If I saw a kid carrying a bunch of stuffed animals and those stuffed animals were talking, I might raise an eyebrow as I walked by. It is 2018 - a talking toy of any sort is commonplace. However, if it were 1948, I might follow the kid home, then find a priest to exorcise the demons. The unanswered question of Christopher Robin is why everyone in late 1940s London who sees a bunch of talking, moving stuffies come to grips with possessed toys in under ten seconds. But, I am getting ahead of myself.
Christopher Robin is Hook on antidepressants. That is not to say Christopher Robin is a sad, disappointing, or depressing movie. It is actually a very good movie that will make you smile. It is just that Hook featured Robin Williams acting like child in a movie that oozes 1991. Where Hook is a manic, neon, skateboarding fever dream, Christopher Robin is a quiet afternoon, curled up on a couch with your favorite book.

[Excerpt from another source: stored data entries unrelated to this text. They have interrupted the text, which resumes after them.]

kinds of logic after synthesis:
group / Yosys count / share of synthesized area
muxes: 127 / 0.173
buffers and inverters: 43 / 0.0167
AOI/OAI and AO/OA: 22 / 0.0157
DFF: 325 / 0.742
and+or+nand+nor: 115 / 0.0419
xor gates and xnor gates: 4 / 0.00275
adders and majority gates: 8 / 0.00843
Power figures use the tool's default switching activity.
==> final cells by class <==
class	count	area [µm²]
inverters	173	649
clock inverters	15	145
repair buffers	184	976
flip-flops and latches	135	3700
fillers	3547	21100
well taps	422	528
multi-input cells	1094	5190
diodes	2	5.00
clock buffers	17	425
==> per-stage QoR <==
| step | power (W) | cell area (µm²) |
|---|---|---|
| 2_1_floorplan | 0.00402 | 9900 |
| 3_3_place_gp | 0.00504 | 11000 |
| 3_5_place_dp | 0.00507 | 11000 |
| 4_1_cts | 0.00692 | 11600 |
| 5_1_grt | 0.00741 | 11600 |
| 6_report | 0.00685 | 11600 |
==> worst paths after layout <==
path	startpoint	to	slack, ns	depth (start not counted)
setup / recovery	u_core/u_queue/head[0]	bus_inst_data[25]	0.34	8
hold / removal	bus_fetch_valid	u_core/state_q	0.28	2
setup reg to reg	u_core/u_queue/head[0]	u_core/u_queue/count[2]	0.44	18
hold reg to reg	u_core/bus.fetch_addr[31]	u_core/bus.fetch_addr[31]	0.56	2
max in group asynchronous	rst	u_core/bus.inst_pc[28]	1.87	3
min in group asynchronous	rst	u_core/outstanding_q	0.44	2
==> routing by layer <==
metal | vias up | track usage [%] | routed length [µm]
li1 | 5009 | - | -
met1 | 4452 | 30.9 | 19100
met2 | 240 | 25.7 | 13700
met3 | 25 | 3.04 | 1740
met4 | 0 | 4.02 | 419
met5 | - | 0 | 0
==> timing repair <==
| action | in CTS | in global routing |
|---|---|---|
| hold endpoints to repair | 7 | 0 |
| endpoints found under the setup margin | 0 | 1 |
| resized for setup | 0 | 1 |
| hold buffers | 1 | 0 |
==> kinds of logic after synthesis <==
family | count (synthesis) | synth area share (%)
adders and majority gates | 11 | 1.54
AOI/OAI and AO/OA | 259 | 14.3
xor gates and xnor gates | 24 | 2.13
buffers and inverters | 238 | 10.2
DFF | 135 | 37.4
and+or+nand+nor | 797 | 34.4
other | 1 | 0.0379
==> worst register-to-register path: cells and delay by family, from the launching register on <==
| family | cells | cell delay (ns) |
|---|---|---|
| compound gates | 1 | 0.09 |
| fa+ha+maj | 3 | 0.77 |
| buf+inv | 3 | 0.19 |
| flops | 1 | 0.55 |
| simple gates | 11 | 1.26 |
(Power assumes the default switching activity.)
<file path="config.mk">
export PLATFORM = sky130hd
export DESIGN_NAME = sdram_bus_arbiter
export DESIGN_NICKNAME = d
export VERILOG_FILES = /design/src/rtl/sdram_bus_arbiter.sv
export SDC_FILE = /design/constraint.sdc
export NUM_CORES = 1
export LEC_CHECK = 0
export BUFFER_PORTS_ARGS = -buffer_cell sky130_fd_sc_hd__buf_2
export CORE_MARGIN = 4
export CORE_UTILIZATION = 30
export DETAILED_ROUTE_END_ITERATION = 10
export PLACE_DENSITY_LB_ADDON = 0.25
export SLEW_MARGIN = 20
export SYNTH_ARGS = -nofsm -noshare
export SYNTH_HDL_FRONTEND = slang
export SYNTH_SLANG_ARGS = --single-unit
</file>
<file path="constraint.sdc">
create_clock -name clk -period 1.85 [get_ports clk]
set_input_delay 0.185 -clock clk [delete_from_list [all_inputs] [get_ports clk]]
set_output_delay 0.185 -clock clk [all_outputs]
set_load 0.05 [all_outputs]
</file>
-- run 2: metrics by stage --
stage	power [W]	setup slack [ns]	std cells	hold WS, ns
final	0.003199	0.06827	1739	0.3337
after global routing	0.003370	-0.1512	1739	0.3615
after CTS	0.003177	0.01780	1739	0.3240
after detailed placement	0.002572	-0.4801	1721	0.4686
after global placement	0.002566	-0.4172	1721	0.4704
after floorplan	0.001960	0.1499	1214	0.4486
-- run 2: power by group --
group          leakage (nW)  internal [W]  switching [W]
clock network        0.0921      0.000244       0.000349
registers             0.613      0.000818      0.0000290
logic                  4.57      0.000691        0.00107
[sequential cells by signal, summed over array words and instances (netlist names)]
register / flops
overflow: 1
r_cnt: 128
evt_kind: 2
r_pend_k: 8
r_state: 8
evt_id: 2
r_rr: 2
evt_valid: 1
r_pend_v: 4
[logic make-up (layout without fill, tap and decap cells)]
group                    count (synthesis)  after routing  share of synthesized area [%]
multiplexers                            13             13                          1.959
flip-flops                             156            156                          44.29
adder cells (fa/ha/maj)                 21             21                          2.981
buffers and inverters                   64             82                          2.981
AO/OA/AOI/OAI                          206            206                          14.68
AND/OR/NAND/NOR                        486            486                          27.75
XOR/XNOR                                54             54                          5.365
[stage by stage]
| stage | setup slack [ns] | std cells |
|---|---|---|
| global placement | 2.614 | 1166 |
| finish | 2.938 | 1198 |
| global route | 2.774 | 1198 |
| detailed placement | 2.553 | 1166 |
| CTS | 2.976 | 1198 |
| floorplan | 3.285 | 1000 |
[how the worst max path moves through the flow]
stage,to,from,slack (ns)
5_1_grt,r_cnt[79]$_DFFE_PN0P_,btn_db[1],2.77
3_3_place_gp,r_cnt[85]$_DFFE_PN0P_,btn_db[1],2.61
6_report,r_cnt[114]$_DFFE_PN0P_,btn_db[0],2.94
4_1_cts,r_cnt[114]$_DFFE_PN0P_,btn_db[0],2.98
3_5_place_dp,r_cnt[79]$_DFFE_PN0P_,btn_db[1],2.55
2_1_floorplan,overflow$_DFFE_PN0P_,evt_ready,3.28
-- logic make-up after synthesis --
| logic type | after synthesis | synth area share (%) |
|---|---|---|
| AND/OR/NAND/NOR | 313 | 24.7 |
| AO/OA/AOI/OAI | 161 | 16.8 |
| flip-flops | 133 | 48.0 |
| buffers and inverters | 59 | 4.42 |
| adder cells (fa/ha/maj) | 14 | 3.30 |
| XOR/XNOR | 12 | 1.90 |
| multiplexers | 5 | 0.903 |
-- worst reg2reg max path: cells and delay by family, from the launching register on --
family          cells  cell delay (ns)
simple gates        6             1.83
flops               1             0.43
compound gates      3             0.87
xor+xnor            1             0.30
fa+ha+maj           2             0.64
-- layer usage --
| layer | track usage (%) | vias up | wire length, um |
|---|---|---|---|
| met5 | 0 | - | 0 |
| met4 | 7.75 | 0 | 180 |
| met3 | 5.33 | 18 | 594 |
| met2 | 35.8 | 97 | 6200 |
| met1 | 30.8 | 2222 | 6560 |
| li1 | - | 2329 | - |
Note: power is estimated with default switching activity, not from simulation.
==> config.mk <==
export PLATFORM = sky130hd
export DESIGN_NAME = dice_rng_display_flat
export DESIGN_NICKNAME = d
export VERILOG_FILES = /design/src/rtl/dice_rng_display_if.sv /design/src/rtl/dice_rng_display.sv /design/src/flat_wrapper.sv
export SDC_FILE = /design/constraint.sdc
export NUM_CORES = 1
export LEC_CHECK = 0
export CORE_MARGIN = 1
export CORE_UTILIZATION = 50
export DETAILED_ROUTE_END_ITERATION = 16
export PLACE_DENSITY = 0.72
export SYNTH_ARGS = -nofsm -noshare
export SYNTH_HDL_FRONTEND = slang
export SYNTH_SLANG_ARGS = --single-unit
==> constraint.sdc <==
create_clock -name clk -period 4.94 [get_ports clk]
set_clock_uncertainty 0.15 [all_clocks]
set_input_delay 0.741 -clock clk [delete_from_list [all_inputs] [get_ports clk]]
set_output_delay 0.741 -clock clk [all_outputs]
set_load 0.01 [all_outputs]
==> src/rtl/dice_rng_display_if.sv <==
// Game-controller <-> dice RNG / display bundle: seed strobe, roll values,
// digits to show and the seven-segment drive.
interface dice_rng_display_if;
  logic       seed_en;
  logic [3:0] d0;
  logic [3:0] d1;
  logic [3:0] d2;
  logic [3:0] d3;
  logic [3:0] digit0;
  logic [3:0] digit1;
  logic [3:0] digit2;
  logic [3:0] digit3;
  logic [6:0] seg;
  logic [3:0] anode;

  modport master (
    output seed_en, digit0, digit1, digit2, digit3,
    input  d0, d1, d2, d3, seg, anode
  );

  modport slave (
    input  seed_en, digit0, digit1, digit2, digit3,
    output d0, d1, d2, d3, seg, anode
  );
endinterface

==> src/rtl/dice_rng_display.sv <==
// Free-running 32-bit Galois LFSR producing four 0..10 roll values, plus a
// four-digit multiplexed common-anode seven-segment driver.
module dice_rng_display #(
  parameter int          REFRESH_BITS = 18,
  parameter logic [31:0] SEED_XOR     = 32'hACE12B3D
) (
  input  logic                clk,
  input  logic                rst,
  dice_rng_display_if.slave   bus
);

  localparam logic [31:0] TAPS = 32'h80200003;

  function automatic logic [3:0] mod11(input logic [7:0] b);
    logic [7:0] r;
    r = b % 8'd11;
    return r[3:0];
  endfunction

  function automatic logic [6:0] seg_decode(input logic [3:0] v);
    logic [6:0] s;
    case (v)
      4'd0:    s = 7'b1000000;
      4'd1:    s = 7'b1111001;
      4'd2:    s = 7'b0100100;
      4'd3:    s = 7'b0110000;
      4'd4:    s = 7'b0011001;
      4'd5:    s = 7'b0010010;
      4'd6:    s = 7'b0000010;
      4'd7:    s = 7'b1111000;
      4'd8:    s = 7'b0000000;
      4'd9:    s = 7'b0010000;
      4'd10:   s = 7'b0111111;
      default: s = 7'b1111111;
    endcase
    return s;
  endfunction

  logic [31:0]             cnt_r;
  logic [31:0]             lfsr_r;
  logic [REFRESH_BITS-1:0] rcnt_r;
  logic [6:0]              seg_r;
  logic [3:0]              anode_r;

  logic [31:0] seed_s;
  logic [31:0] lfsr_next_s;
  logic [1:0]  sel_s;
  logic [3:0]  digit_sel_s;

  assign sel_s  = rcnt_r[REFRESH_BITS-1 -: 2];
  assign seed_s = cnt_r ^ SEED_XOR;

  // Next LFSR state: seed load (zero seed forced to 1) or one Galois step
  always_comb begin
    lfsr_next_s = lfsr_r;
    if (bus.seed_en) begin
      if (seed_s == 32'h0) begin
        lfsr_next_s = 32'h00000001;
      end else begin
        lfsr_next_s = seed_s;
      end
    end else begin
      lfsr_next_s = (lfsr_r >> 1) ^ (lfsr_r[0] ? TAPS : 32'h0);
    end
  end

  // Digit selected by the current scan position
  always_comb begin
    digit_sel_s = 4'hF;
    case (sel_s)
      2'd0:    digit_sel_s = bus.digit0;
      2'd1:    digit_sel_s = bus.digit1;
      2'd2:    digit_sel_s = bus.digit2;
      2'd3:    digit_sel_s = bus.digit3;
      default: digit_sel_s = 4'hF;
    endcase
  end

  // Counters, LFSR and registered display drive
  always_ff @(posedge clk or negedge rst) begin
    if (!rst) begin
      cnt_r   <= 32'h0;
      lfsr_r  <= 32'h00000001;
      rcnt_r  <= '0;
      seg_r   <= 7'h7F;
      anode_r <= 4'hF;
    end else begin
      cnt_r   <= cnt_r + 32'd1;
      lfsr_r  <= lfsr_next_s;
      rcnt_r  <= rcnt_r + {{(REFRESH_BITS-1){1'b0}}, 1'b1};
      seg_r   <= seg_decode(digit_sel_s);
      anode_r <= ~(4'b0001 << sel_s);
    end
  end

  // Rolls are taken straight from the state register so they follow a seed in the same cycle
  assign bus.d0    = mod11(lfsr_r[7:0]);
  assign bus.d1    = mod11(lfsr_r[15:8]);
  assign bus.d2    = mod11(lfsr_r[23:16]);
  assign bus.d3    = mod11(lfsr_r[31:24]);
  assign bus.seg   = seg_r;
  assign bus.anode = anode_r;

endmodule

==> src/flat_wrapper.sv <==
// flat-port wrapper written by rule: the top's interface ports become plain ports
module dice_rng_display_flat 
#(
  parameter int          REFRESH_BITS = 18,
  parameter logic [31:0] SEED_XOR     = 32'hACE12B3D
)
  (clk, rst, bus_seed_en, bus_digit0, bus_digit1, bus_digit2, bus_digit3, bus_d0, bus_d1, bus_d2, bus_d3, bus_seg, bus_anode);
  dice_rng_display_if bus_i ();
  input  logic clk;
  input  logic rst;
  input wire logic [$bits(bus_i.seed_en)-1:0] bus_seed_en;
  input wire logic [$bits(bus_i.digit0)-1:0] bus_digit0;
  input wire logic [$bits(bus_i.digit1)-1:0] bus_digit1;
  input wire logic [$bits(bus_i.digit2)-1:0] bus_digit2;
  input wire logic [$bits(bus_i.digit3)-1:0] bus_digit3;
  output wire logic [$bits(bus_i.d0)-1:0] bus_d0;
  output wire logic [$bits(bus_i.d1)-1:0] bus_d1;
  output wire logic [$bits(bus_i.d2)-1:0] bus_d2;
  output wire logic [$bits(bus_i.d3)-1:0] bus_d3;
  output wire logic [$bits(bus_i.seg)-1:0] bus_seg;
  output wire logic [$bits(bus_i.anode)-1:0] bus_anode;
  assign bus_i.seed_en = bus_seed_en;
  assign bus_i.digit0 = bus_digit0;
  assign bus_i.digit1 = bus_digit1;
  assign bus_i.digit2 = bus_digit2;
  assign bus_i.digit3 = bus_digit3;
  assign bus_d0 = bus_i.d0;
  assign bus_d1 = bus_i.d1;
  assign bus_d2 = bus_i.d2;
  assign bus_d3 = bus_i.d3;
  assign bus_seg = bus_i.seg;
  assign bus_anode = bus_i.anode;
  dice_rng_display #(.REFRESH_BITS(REFRESH_BITS), .SEED_XOR(SEED_XOR)) u_core (.clk(clk), .rst(rst), .bus(bus_i));
endmodule
==> results of run 1 <==
## cells by family after synthesis
| group | Yosys count |
|---|---|
| and+or+nand+nor | 305 |
| AOI/OAI and AO/OA | 247 |
| DFF | 93 |
| buffers and inverters | 88 |
| xor gates and xnor gates | 62 |
| muxes | 26 |
| adders and majority gates | 20 |
## path summary, 6_finish.rpt
| path | endpoint | slack (ps) | cells past startpoint |
|---|---|---|---|
| setup / recovery | bus_d2[1] | 90 | 18 |
| hold / removal | u_core.lfsr_r[12] | 260 | 1 |
| setup reg to reg | u_core.cnt_r[31] | 2240 | 8 |
| hold reg to reg | u_core.lfsr_r[5] | 290 | 1 |
| max in group asynchronous | u_core.lfsr_r[10] | 3330 | 2 |
| min in group clk | u_core.lfsr_r[5] | 290 | 1 |
## metrics by stage
stage / area, um^2 / setup TNS (ps)
finish: 9130 / 0
global route: 9130 / -220
CTS: 8790 / -91.9
detailed placement: 8280 / -155
global placement: 8280 / 0
floorplan: 7260 / 0
## cell usage in the layout (no fill, tap or decap), drive strengths merged, types with 11 or more instances in the layout
cell / count
and3: 13
ha: 20
dfstp: 12
mux2: 14
nor2: 64
a21oi: 59
buf: 105
o31ai: 11
clkbuf: 12
inv: 30
nand2b: 16
xnor2: 49
nand3: 36
clkdlybuf4s50: 33
o21ai: 56
nand2: 65
nand4: 11
a211oi: 11
xor2: 13
nor2b: 18
nor3: 18
dfrtp: 81
## layout make-up
class	instances	area, um^2	area share
clock buffer	10	239	0.0262
clock inverter	6	134	0.0147
inverter	34	128	0.0140
multi-input combinational	660	4800	0.526
sequential	93	2360	0.258
tap	180	225	0.0247
timing repair buffer	147	1240	0.136
## where the power goes
part	internal [W]	switching [W]
logic	0.000619	0.000574
registers	0.000791	0.0000428
clock network	0.000559	0.000282
total	0.00197	0.000898
## sequential cells by signal, summed over array words and instances, names as in the netlist
name,count
u_core.cnt_r,32
u_core.lfsr_r,32
u_core.rcnt_r,18
u_core.bus.seg,7
u_core.bus.anode,4
## timing repair
action	CTS	global route
gates resized for setup	39	53
setup buffers	7	20
setup endpoints to repair	12	14
pin swaps	11	19
gates cloned	0	0
## critical path, cell delays in order, from the launching register on
cell,delay (ps)
dfrtp_2,450
ha_4,190
and4bb_4,320
buf_4,130
nand2_1,70
and3_4,190
o32ai_2,280
or2_1,170
ha_2,190
inv_2,50
a211oi_4,260
a211oi_2,100
xnor2_2,160
ha_2,200
inv_2,80
o21ai_4,70
a211oi_4,280
mux2_4,330
buf_6,120
## metal layers
| layer | track usage | wire [um] |
|---|---|---|
| met1 | 0.327 | 8290 |
| met2 | 0.419 | 9260 |
| met3 | 0.0311 | 578 |
| met4 | 0.0762 | 305 |
| met5 | 0 | 0 |
==> flow_metrics.tcl, run 1 <==
set metrics [dict create \
    worst_slew_pin_slew_ps 954 \
    grt_antenna_before_repair 0 \
    vias_per_cell 6.03 \
    seq_area_frac_synth 0.323 \
    muxShareOfSynthArea 0.0474 \
    clk_pin_slew_ps 60 \
    r2r-start "u_core.cnt_r[2]" \
    synth.area.top_cells "dfrtp_1, xnor2_1, dfstp_2" \
    critPathMaxFanout 5 \
    crit_start "u_core.lfsr_r[21]" \
    synthesis.nets 880 \
    dr.pass1.iters 5 \
    cellLeakagePower_nw 3.86 \
    vdd_drop_max_uv 207 \
    layout_setup_ws_ps 86.4 \
    clock_path_buffers 2 \
    drt_iter0_markers 630 \
    grt_pass1_wl_um 30300 \
    place_congestion 0.901 \
    synthAdderAreaFrac 0.0345 \
    ys.flop_type "dfrtp_1" \
    cp.arrival_ps 3960 \
    crit_required_ps 4050 \
    placed_cells_incl_taps 1087 \
    cts_max_level 3 \
    yosys.area_share.simple 0.223 \
    core_um2 14000 \
    routedWlPerCell_um 16.3 \
    synth_edf_count 0 \
    port_buffers 45 \
    grt_pass1_vias 6538 \
    num-nets-final 984 \
    numCtsBuffers 9 \
    layout-drive-gt1-share 0.253 \
    finalPower_w 0.00287 \
    syn_area_um2 7260 \
    synth_top_family_by_area "compound AO/OA/AOI/OAI gates" \
    area_growth_pct 25.7 \
    final_max_slew_viol_count 0 \
    netlist_instances 841 \
    min_period_over_period 0.983 \
    synth_top_area_frac 0.279 \
    start_kind "register" \
    synthDistinctLibCells 96 \
    path_class "reg2out" \
    powerDensity_nw_per_um2 314 \
    overflow 0 \
    fin_util 0.650 \
    nFillCells 1139 \
    max_cap_violations 0 \
    grt_max_degree 57 \
    worst_skew_pair.late_latency_ps 330 \
    synth_seq_cells 93 \
    setup_viol 0 \
    cts_hold_buf 0 \
    grt_util_all_layers 0.247 \
    cts_tree "done" \
    async_reset_ff_frac 1.00 \
    fin_crit_ps 4850 \
    hold_slack_ps 257 \
    rsz0062_at_grt "true" \
    holdCritPathClass "in2async" \
    status "finished, final reports clean" \
    yosysMostFrequentCell "dfrtp_1" \
    antennaDiodeCount 0 \
    relSlewSlack 0.359 \
    yosys-top-cells-count "dfrtp_1, nand2_1, nor2_1" \
    start_util 0.517 \
    vias 6810 \
    num_rows 43 \
    yosysWarnings 0 \
    die_w_um 123 \
    fin_cells 1130 \
    synth_compound_area_frac 0.247 \
    ios 46 \
    syn_area_per_cell_um2 8.63 \
    drt.antenna.violating_nets 0 \
    place_hpwl_um 13000 \
    wl_um 18400 \
    cts_sinks 93 \
    yosysTopAreaCell "dfrtp_1" \
    crit_path_end_kind "output port" \
    cts_root_buffer "clkbuf_16" \
    synth_xor_area_frac 0.0748 \
    hold_violations 0 \
    die_y_um 123 \
    route.detailed.drc 0 \
    dieArea_um2 15000 \
    max_freq_ghz 0.206 \
    dp_slack_ps -121 \
]
No activity file was read; power rests on OpenSTA's default activity.
==> run 2, diff against run 1 <==
--- a/config.mk
+++ b/config.mk
@@ -5,6 +5,7 @@
 export SDC_FILE = /design/constraint.sdc
 export NUM_CORES = 1
 export LEC_CHECK = 0
+export ABC_CLOCK_PERIOD_IN_PS = 4940
 export CORE_MARGIN = 1
 export CORE_UTILIZATION = 50
 export DETAILED_ROUTE_END_ITERATION = 16
==> results of run 2 <==
The final DEF is identical to that of run 1; final timing and power are the same.
[src/rtl/seg7_upd_if.sv]
// Update port for seg7_scan_ctrl. It carries one valid/ready transfer of a full
// display word, with NDIG packed BCD digits and digit 0 in the low nibble.
// The master offers a word and the slave (the scan controller) accepts it.
interface seg7_upd_if #(
  parameter int NDIG = 4
) ();
  logic                upd_valid;
  logic [4*NDIG-1:0]   upd_data;
  logic                upd_ready;

  modport master (output upd_valid, output upd_data, input upd_ready);
  modport slave  (input  upd_valid, input  upd_data, output upd_ready);
endinterface

[src/rtl/seg7_scan_ctrl.sv]
// Time-multiplexed 7-segment scan controller.
// Each digit slot lasts PRESCALE cycles and is split into SHOW and GAP phases:
//  - SHOW lasts PRESCALE-BLANK_CYC cycles and drives one digit.
//  - GAP lasts BLANK_CYC cycles, with all digits dark, to stop ghosting.
// A new display word is accepted through a one-deep pending buffer. It is
// copied into the displayed shadow copy only on the frame boundary, so that a
// frame never mixes old and new digits.
// Optional build macro LEADING_ZERO_BLANK_EN: in SHOW, digit idx>=1 stays dark
// when it and every higher digit are zero. Digit 0 is always shown.
module seg7_scan_ctrl #(
  parameter int NDIG      = 4,
  parameter int PRESCALE  = 50000,
  parameter int BLANK_CYC = 500
) (
  input  logic            clk,
  input  logic            rst,
  seg7_upd_if.slave       upd_if,
  output logic [NDIG-1:0] o_dig_sel_n,
  output logic [3:0]      o_bcd,
  output logic            o_frame_done
);

  localparam int CW = (PRESCALE > 1) ? $clog2(PRESCALE) : 1;
  localparam int IW = $clog2(NDIG);

  // Terminal counts: each phase ends on the cycle where cnt equals its limit.
  localparam logic [CW-1:0] SHOW_LAST = CW'(PRESCALE - BLANK_CYC - 1);
  localparam logic [CW-1:0] GAP_LAST  = CW'(BLANK_CYC - 1);
  localparam logic [IW-1:0] IDX_LAST  = IW'(NDIG - 1);

  typedef enum logic {
    ST_SHOW = 1'b0,
    ST_GAP  = 1'b1
  } state_t;

  state_t              r_state;
  logic [CW-1:0]       r_cnt;
  logic [IW-1:0]       r_idx;
  logic [4*NDIG-1:0]   r_shadow;
  logic [4*NDIG-1:0]   r_pending;
  logic                r_upd_ready;
  logic [NDIG-1:0]     r_dig_sel_n;
  logic [3:0]          r_bcd;
  logic                r_frame_done;

  logic                w_show_end;
  logic                w_gap_end;
  logic                w_frame_edge;
  logic                w_commit;
  logic                w_capture;
  logic [IW-1:0]       w_next_idx;
  logic [4*NDIG-1:0]   w_next_shadow;
  logic [3:0]          w_next_digit;
  logic [NDIG-1:0]     w_next_sel_n;
  logic                w_blank_digit;

  assign w_show_end   = (r_state == ST_SHOW) && (r_cnt == SHOW_LAST);
  assign w_gap_end    = (r_state == ST_GAP)  && (r_cnt == GAP_LAST);
  assign w_frame_edge = w_gap_end && (r_idx == IDX_LAST);

  // The pending buffer is full exactly when ready is low, so commit and capture
  // are mutually exclusive.
  assign w_commit  = w_frame_edge && !r_upd_ready;
  assign w_capture = upd_if.upd_valid && r_upd_ready;

  assign w_next_idx    = (r_idx == IDX_LAST) ? '0 : r_idx + IW'(1);
  // Digit 0 of a new frame must already show committed data, so look through
  // the commit rather than waiting a cycle for the shadow to update.
  assign w_next_shadow = w_commit ? r_pending : r_shadow;

  // Select the digit value and the one-hot-low enable for the next SHOW slot.
  always_comb begin
    // NOTE: every output of a combinational block is given a default first so
    // that no path leaves it unassigned, which would infer a latch.
    w_next_digit = 4'hF;
    w_next_sel_n = '1;
    for (int j = 0; j < NDIG; j++) begin
      if (IW'(j) == w_next_idx) begin
        w_next_digit    = w_next_shadow[4*j +: 4];
        w_next_sel_n[j] = 1'b0;
      end
    end
  end

`ifdef LEADING_ZERO_BLANK_EN
  // Leading-zero suppression: dark when this digit and all above it are zero.
  always_comb begin
    w_blank_digit = (w_next_idx != '0);
    for (int j = 0; j < NDIG; j++) begin
      if ((j >= int'(w_next_idx)) && (w_next_shadow[4*j +: 4] != 4'h0)) begin
        w_blank_digit = 1'b0;
      end
    end
  end
`else
  assign w_blank_digit = 1'b0;
`endif

  // Slot sequencer with registered digit enables, BCD value and frame pulse.
  always_ff @(posedge clk or posedge rst) begin
    if (rst) begin
      r_state      <= ST_GAP;
      r_cnt        <= '0;
      r_idx        <= IDX_LAST;
      // NOTE: the shadow is a plain register bank, not a memory, so it is reset
      // to blank and a display never shows stale data after reset.
      r_shadow     <= '1;
      r_dig_sel_n  <= '1;
      r_bcd        <= 4'hF;
      r_frame_done <= 1'b0;
    end else begin
      // NOTE: state is updated with non-blocking assignments so that every
      // right-hand side sees the values from before this edge.
      r_frame_done <= 1'b0;
      case (r_state)
        ST_SHOW: begin
          if (w_show_end) begin
            r_state     <= ST_GAP;
            r_cnt       <= '0;
            r_dig_sel_n <= '1;
            r_bcd       <= 4'hF;
          end else begin
            r_cnt <= r_cnt + CW'(1);
          end
        end
        ST_GAP: begin
          if (w_gap_end) begin
            r_state      <= ST_SHOW;
            r_cnt        <= '0;
            r_idx        <= w_next_idx;
            r_shadow     <= w_next_shadow;
            r_frame_done <= w_frame_edge;
            if (w_blank_digit) begin
              r_dig_sel_n <= '1;
              r_bcd       <= 4'hF;
            end else begin
              r_dig_sel_n <= w_next_sel_n;
              r_bcd       <= w_next_digit;
            end
          end else begin
            r_cnt <= r_cnt + CW'(1);
          end
        end
      endcase
    end
  end

  // One-deep update buffer: fill on handshake, drain at the frame boundary.
  always_ff @(posedge clk or posedge rst) begin
    if (rst) begin
      r_pending   <= '0;
      r_upd_ready <= 1'b1;
    end else if (w_capture) begin
      r_pending   <= upd_if.upd_data;
      r_upd_ready <= 1'b0;
    end else if (w_commit) begin
      r_upd_ready <= 1'b1;
    end
  end

  assign upd_if.upd_ready = r_upd_ready;
  assign o_dig_sel_n      = r_dig_sel_n;
  assign o_bcd            = r_bcd;
  assign o_frame_done     = r_frame_done;

endmodule
### config.mk
export PLATFORM = sky130hd
export DESIGN_NAME = dcache_dm_wt
export DESIGN_NICKNAME = d
export VERILOG_FILES = /design/src/rtl/dcache_pkg.sv /design/src/rtl/dcache_load_align.sv /design/src/rtl/dcache_dm_wt.sv
export SDC_FILE = /design/constraint.sdc
export NUM_CORES = 1
export LEC_CHECK = 0
export ABC_AREA = 0
export BUFFER_PORTS_ARGS = -buffer_cell sky130_fd_sc_hd__buf_2
export CORE_ASPECT_RATIO = 2
export CORE_MARGIN = 2
export CORE_UTILIZATION = 46
export CTS_CLUSTER_DIAMETER = 150
export DETAILED_ROUTE_END_ITERATION = 8
export PLACE_DENSITY = 0.77
export SKIP_CTS_REPAIR_TIMING = 1
export SYNTH_ARGS = -nofsm -noshare
export SYNTH_HDL_FRONTEND = slang
export SYNTH_SLANG_ARGS = --single-unit
### constraint.sdc
create_clock -name clk -period 6 [get_ports clk]
set_input_delay 0.9 -clock clk [delete_from_list [all_inputs] [get_ports clk]]
set_output_delay 0.9 -clock clk [all_outputs]
set_load 0.03 [all_outputs]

The parallels between the two films do not stop at classic childhood-storybooks-turned-movies. Somehow, five different writers are credited with this film (not including A.A. Milne or Ernest Shepard - the original creators of Winnie the Pooh) and all they did was tweak the plot of Hook and swap Pooh and friends in for Peter Pan and friends. Five. Writers. In Christopher Robin, Christopher is all grown up, has an upper-middle class job that sucks up all of his time, to the detriment of his family. Christopher is then drawn back into the fantasy land of his childhood, where his friends do not recognize him, until he learns how to have fun again. Eventually, he realizes how much he loves his family and everyone lives happily ever after. The only thing missing to complete the mirroring is Julia Roberts flitting about, trying to break up Christopher’s marriage.
There was definitely not a scene in Hook where a character played with Peter's face to find the real Peter.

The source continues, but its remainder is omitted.